Segment Start: Records provided

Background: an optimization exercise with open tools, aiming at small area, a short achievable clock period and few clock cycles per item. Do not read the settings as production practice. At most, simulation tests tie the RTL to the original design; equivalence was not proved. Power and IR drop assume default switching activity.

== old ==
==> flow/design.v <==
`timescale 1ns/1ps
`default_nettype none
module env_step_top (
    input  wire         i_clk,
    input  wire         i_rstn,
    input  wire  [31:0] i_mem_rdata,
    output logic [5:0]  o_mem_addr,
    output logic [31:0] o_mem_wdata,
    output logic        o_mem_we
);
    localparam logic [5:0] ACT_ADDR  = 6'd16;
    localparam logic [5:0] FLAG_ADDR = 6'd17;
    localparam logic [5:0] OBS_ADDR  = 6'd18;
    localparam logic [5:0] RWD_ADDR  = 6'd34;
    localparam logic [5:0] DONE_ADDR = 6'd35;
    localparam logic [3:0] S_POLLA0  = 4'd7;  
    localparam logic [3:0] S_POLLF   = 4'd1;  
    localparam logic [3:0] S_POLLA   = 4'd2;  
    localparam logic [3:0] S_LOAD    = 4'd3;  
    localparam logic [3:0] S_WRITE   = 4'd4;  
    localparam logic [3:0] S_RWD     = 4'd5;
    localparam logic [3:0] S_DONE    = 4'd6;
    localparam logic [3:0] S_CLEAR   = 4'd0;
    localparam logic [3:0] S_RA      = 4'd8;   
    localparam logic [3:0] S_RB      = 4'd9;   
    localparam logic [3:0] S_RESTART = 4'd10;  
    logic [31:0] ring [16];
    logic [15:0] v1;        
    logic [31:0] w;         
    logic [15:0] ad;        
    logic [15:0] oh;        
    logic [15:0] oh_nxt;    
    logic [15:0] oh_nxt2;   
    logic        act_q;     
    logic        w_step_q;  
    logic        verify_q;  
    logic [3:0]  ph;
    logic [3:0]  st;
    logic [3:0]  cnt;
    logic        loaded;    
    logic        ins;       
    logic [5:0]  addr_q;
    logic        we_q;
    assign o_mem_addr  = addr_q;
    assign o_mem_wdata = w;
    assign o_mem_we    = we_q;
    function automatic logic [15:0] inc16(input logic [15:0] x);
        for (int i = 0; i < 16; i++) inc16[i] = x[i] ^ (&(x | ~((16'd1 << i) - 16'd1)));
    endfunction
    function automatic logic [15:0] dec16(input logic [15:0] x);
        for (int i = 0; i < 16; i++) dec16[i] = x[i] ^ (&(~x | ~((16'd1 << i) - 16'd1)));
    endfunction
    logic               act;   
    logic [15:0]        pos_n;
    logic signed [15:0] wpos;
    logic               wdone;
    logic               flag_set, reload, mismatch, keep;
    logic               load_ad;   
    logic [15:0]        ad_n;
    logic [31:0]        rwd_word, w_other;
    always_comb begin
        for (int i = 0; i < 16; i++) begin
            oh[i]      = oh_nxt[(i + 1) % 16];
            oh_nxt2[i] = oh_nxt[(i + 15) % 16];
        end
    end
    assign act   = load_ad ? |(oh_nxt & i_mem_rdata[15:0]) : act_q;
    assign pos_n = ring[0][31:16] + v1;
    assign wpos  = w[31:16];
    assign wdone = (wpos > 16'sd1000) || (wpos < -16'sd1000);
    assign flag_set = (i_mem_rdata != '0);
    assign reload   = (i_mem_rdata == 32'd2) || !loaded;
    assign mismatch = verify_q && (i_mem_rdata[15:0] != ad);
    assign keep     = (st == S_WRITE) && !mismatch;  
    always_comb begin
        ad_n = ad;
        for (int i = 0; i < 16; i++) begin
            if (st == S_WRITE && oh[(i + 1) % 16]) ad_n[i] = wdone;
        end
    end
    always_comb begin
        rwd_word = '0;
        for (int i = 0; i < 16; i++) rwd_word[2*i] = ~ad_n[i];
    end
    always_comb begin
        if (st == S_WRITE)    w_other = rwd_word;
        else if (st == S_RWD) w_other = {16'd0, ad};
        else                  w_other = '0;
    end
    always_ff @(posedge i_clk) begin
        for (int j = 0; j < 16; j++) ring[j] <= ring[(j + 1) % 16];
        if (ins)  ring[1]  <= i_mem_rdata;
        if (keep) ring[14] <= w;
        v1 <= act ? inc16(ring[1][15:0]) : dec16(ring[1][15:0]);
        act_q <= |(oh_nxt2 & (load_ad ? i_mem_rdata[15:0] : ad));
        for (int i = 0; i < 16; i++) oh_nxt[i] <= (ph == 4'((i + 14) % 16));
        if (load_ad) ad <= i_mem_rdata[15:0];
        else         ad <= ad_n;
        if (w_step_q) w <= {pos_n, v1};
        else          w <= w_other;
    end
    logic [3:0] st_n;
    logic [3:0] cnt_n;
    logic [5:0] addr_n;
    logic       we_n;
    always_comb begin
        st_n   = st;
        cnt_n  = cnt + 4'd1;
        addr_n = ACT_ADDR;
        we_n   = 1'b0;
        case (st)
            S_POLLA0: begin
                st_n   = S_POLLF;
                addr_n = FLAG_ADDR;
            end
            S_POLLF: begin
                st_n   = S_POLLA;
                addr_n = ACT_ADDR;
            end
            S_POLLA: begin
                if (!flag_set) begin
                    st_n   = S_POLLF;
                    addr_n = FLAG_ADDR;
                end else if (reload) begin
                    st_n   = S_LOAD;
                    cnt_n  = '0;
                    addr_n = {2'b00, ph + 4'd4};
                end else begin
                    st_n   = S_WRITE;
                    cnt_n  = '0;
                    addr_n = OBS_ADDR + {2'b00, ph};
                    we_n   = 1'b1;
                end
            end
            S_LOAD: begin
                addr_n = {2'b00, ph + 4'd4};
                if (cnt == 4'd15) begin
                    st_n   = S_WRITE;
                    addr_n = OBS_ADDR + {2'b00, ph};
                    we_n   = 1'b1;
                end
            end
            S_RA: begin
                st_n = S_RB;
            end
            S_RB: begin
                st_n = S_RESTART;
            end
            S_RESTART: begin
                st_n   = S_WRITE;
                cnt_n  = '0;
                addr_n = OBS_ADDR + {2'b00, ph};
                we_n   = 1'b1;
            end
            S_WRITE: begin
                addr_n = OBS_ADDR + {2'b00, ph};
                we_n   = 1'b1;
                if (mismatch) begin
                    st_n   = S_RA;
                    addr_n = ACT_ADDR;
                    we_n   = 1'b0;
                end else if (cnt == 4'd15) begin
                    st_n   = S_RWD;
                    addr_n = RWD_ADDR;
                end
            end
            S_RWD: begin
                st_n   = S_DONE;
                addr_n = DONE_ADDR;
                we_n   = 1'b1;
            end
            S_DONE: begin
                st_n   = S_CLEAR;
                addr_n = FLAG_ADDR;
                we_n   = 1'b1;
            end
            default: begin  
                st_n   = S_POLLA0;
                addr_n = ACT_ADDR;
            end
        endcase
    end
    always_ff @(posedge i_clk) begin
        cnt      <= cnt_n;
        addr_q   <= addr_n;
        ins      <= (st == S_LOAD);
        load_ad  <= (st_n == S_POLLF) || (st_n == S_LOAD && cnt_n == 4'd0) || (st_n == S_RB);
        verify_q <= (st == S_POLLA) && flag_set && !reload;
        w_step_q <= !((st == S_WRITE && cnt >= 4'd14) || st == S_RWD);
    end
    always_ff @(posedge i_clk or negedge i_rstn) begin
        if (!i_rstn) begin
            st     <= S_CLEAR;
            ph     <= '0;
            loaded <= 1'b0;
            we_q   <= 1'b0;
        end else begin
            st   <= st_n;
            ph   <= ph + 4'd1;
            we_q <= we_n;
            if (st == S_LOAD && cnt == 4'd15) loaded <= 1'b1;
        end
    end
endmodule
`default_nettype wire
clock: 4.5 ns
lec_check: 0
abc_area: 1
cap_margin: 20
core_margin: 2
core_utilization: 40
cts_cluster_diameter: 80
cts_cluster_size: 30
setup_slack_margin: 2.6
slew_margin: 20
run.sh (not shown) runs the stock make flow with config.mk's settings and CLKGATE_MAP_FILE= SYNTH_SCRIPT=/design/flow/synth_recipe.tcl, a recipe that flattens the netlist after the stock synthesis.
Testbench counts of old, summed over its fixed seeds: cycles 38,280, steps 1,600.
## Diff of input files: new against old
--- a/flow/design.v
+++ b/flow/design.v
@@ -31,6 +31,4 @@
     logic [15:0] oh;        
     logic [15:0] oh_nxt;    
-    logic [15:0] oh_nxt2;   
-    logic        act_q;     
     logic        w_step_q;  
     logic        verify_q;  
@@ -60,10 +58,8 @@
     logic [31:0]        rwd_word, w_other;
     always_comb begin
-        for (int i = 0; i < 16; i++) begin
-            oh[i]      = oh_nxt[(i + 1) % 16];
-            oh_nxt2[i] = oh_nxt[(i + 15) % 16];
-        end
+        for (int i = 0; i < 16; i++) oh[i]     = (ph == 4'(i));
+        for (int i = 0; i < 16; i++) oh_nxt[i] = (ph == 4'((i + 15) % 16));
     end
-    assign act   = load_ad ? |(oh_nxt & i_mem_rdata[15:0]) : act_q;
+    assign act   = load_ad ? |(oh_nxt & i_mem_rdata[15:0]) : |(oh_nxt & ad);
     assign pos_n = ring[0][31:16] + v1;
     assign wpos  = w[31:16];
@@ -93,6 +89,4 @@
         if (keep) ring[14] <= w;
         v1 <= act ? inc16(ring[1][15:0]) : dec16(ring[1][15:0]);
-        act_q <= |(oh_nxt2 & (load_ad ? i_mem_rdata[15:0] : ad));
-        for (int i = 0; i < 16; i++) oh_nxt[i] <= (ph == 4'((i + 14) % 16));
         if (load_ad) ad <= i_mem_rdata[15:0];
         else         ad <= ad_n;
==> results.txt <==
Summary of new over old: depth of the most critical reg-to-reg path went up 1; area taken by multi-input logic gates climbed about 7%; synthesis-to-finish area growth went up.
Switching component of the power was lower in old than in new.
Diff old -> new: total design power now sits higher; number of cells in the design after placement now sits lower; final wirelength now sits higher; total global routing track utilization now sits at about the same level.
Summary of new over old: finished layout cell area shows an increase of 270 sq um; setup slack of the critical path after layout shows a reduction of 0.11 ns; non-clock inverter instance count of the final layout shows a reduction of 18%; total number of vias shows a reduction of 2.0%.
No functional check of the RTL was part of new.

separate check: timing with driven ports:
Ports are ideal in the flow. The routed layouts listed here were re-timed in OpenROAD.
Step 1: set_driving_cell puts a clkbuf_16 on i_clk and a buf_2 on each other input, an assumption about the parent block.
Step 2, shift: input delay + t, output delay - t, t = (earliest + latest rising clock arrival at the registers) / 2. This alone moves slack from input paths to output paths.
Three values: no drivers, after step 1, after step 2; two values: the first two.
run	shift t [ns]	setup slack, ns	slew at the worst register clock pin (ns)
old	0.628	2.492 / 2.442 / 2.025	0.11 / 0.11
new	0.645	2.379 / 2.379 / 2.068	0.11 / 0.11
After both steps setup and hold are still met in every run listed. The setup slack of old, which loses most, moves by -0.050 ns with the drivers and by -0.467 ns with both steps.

Segment End: Records provided
Segment Start: Records provided

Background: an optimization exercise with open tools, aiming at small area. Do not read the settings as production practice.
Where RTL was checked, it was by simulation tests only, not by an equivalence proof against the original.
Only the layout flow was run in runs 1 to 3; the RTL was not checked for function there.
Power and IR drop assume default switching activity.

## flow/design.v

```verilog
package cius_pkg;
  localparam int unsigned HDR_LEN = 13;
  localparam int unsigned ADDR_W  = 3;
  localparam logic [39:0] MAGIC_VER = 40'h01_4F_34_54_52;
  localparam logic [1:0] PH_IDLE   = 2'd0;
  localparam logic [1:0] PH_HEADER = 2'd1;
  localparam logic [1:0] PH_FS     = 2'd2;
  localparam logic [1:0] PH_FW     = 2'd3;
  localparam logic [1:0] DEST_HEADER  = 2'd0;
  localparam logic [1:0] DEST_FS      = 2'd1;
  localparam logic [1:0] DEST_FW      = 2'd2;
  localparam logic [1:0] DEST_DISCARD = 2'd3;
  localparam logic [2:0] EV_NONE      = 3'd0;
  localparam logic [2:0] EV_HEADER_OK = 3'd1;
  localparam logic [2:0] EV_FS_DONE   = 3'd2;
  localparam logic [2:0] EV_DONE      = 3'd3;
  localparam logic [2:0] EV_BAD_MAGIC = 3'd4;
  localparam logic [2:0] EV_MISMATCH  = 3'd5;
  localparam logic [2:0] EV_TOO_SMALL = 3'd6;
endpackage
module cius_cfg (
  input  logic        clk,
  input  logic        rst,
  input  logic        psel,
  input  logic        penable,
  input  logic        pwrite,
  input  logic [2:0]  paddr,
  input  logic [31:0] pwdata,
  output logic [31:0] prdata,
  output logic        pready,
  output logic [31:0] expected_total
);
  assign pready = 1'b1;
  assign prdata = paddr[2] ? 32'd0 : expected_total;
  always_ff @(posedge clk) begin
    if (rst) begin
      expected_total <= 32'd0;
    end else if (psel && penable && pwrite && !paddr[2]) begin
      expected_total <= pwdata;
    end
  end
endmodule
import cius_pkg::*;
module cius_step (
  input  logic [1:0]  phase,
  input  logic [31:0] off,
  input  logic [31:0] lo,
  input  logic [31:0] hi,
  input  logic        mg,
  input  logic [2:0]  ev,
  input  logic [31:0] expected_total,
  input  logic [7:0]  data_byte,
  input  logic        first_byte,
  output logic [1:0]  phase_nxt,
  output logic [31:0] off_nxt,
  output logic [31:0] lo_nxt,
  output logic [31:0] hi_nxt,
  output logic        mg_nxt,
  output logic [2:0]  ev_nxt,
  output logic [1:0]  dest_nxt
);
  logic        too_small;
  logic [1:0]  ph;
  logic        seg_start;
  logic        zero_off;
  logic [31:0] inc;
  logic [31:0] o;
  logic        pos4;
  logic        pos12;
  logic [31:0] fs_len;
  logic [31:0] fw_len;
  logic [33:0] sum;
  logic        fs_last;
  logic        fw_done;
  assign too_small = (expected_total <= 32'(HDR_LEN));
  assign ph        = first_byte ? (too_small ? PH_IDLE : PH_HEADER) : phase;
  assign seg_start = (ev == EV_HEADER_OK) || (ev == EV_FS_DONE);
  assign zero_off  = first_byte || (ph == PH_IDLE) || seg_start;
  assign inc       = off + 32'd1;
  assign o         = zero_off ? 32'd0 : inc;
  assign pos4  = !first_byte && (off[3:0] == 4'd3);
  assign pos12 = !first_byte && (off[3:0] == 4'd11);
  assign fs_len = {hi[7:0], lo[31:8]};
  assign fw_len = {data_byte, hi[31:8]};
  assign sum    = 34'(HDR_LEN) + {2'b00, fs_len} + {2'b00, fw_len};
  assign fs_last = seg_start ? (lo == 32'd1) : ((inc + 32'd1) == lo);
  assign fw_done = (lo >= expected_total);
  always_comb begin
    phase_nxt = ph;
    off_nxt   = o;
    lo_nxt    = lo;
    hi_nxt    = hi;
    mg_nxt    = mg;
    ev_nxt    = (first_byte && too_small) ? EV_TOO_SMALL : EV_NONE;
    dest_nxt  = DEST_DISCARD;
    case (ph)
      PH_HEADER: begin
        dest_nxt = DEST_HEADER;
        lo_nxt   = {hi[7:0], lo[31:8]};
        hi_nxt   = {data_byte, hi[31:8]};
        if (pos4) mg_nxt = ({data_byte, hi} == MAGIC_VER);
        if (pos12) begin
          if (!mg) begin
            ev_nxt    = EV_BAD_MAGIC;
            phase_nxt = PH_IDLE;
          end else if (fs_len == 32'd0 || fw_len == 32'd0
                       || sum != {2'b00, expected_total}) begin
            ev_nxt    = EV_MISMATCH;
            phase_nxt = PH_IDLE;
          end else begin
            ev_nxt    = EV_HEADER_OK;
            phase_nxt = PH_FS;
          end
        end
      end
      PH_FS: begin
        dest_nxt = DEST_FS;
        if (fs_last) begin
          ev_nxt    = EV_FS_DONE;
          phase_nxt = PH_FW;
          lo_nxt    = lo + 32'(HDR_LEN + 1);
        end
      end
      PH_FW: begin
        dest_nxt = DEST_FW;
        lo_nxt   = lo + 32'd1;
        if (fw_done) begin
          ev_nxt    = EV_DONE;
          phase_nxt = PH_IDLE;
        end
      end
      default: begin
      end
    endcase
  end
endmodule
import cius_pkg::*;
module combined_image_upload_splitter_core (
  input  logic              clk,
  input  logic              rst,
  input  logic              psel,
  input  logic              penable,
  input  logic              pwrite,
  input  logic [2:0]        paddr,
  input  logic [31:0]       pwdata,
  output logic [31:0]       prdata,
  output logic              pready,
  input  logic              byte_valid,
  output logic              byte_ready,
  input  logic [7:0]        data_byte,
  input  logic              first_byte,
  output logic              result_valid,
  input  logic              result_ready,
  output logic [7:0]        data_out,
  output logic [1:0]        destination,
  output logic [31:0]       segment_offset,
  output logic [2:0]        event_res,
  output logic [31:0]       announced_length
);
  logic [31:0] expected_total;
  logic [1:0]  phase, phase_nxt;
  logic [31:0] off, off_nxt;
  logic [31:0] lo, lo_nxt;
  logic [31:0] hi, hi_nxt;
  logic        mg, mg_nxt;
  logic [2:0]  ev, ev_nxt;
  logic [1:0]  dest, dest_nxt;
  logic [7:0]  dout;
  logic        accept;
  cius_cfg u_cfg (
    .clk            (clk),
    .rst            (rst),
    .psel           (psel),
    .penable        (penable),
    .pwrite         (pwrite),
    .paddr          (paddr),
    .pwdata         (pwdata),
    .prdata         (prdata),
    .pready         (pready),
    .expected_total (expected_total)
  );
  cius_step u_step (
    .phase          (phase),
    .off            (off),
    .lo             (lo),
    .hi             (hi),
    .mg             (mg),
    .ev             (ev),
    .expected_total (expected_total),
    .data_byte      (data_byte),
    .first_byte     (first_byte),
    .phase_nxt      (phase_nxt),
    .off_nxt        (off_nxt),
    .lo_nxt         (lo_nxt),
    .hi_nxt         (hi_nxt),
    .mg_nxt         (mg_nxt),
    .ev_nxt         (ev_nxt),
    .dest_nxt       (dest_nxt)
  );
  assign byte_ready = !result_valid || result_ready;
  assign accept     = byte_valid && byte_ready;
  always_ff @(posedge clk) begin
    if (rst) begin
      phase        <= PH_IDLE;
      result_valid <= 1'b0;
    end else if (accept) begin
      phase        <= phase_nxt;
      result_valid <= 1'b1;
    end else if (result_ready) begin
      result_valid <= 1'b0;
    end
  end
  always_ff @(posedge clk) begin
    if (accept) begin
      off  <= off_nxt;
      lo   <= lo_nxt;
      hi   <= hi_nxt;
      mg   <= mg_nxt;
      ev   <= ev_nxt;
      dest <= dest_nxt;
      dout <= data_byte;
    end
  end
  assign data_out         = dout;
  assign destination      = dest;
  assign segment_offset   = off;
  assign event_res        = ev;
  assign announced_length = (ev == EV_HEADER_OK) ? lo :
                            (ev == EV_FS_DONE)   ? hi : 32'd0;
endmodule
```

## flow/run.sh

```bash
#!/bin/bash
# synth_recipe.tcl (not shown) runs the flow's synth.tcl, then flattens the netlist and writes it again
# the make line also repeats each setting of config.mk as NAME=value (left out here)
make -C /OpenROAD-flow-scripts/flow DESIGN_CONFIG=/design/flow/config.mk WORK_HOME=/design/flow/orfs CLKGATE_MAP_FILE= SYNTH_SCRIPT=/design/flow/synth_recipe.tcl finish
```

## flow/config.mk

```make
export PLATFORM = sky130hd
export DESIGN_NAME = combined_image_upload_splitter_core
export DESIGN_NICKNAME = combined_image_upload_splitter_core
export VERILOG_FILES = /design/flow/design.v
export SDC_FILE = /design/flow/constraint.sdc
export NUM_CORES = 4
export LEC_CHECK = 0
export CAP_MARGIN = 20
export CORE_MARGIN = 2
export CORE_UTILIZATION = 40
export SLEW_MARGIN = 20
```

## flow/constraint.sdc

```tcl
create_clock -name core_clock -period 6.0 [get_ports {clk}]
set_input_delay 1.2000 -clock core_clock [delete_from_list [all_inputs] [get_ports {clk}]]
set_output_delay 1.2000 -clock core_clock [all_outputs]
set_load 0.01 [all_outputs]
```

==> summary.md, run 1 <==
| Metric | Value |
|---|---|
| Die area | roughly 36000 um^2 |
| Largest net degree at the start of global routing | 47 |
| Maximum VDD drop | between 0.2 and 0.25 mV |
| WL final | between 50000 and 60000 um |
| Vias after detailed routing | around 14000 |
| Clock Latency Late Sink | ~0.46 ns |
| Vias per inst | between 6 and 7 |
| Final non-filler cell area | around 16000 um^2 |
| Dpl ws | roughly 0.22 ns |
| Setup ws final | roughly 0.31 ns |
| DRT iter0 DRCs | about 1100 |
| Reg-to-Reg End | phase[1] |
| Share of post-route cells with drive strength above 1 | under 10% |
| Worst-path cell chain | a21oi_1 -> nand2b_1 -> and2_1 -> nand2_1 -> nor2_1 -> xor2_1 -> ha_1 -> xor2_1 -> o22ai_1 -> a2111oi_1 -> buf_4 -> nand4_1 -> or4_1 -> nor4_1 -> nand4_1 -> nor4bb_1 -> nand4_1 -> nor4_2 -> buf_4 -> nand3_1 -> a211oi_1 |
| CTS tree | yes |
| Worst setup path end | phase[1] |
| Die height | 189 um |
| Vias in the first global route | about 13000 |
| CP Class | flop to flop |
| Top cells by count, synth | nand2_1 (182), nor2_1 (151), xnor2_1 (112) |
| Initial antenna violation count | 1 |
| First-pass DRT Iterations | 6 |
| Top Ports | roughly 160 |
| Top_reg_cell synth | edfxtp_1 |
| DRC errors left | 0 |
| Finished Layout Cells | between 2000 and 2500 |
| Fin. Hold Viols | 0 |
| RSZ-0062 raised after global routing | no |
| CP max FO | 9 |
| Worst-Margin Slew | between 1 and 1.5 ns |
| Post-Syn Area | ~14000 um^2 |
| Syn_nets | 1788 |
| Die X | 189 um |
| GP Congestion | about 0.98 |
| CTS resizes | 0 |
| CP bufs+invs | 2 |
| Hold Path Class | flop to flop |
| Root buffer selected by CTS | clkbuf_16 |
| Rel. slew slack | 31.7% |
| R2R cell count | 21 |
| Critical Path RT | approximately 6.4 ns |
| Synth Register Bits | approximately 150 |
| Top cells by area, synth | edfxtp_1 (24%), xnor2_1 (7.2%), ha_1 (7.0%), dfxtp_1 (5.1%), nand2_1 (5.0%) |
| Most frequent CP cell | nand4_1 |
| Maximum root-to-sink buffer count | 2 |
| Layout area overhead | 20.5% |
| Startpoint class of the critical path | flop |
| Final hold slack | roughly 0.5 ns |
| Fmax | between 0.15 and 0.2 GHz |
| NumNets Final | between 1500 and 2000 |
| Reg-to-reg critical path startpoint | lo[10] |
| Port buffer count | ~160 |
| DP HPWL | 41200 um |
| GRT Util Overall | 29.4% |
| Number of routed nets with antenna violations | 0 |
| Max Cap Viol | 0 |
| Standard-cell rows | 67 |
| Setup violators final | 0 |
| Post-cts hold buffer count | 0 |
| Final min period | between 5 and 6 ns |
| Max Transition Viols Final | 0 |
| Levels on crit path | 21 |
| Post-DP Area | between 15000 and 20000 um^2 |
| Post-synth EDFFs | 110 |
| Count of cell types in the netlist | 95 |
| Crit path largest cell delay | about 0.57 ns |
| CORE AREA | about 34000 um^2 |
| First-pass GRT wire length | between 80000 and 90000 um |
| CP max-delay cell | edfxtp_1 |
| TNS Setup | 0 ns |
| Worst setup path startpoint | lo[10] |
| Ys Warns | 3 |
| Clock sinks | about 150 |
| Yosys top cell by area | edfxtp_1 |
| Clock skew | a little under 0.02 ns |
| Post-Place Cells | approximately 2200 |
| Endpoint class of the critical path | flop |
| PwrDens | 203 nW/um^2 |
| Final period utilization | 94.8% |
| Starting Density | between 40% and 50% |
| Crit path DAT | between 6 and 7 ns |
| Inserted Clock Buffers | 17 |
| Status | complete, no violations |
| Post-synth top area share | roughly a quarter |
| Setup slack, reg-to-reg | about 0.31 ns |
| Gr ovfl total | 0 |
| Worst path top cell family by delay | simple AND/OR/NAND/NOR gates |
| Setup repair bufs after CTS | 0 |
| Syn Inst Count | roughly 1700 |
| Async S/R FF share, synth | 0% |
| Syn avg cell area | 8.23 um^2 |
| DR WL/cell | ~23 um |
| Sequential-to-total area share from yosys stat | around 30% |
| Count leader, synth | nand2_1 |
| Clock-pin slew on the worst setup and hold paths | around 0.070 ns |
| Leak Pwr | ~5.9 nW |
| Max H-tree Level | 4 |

Segment End: Records provided

Show all of the lines above in which "wpos" is present.

- _Answer box_
    logic signed [15:0] wpos;
    assign wpos  = w[31:16];
    assign wdone = (wpos > 16'sd1000) || (wpos < -16'sd1000);
     assign wpos  = w[31:16];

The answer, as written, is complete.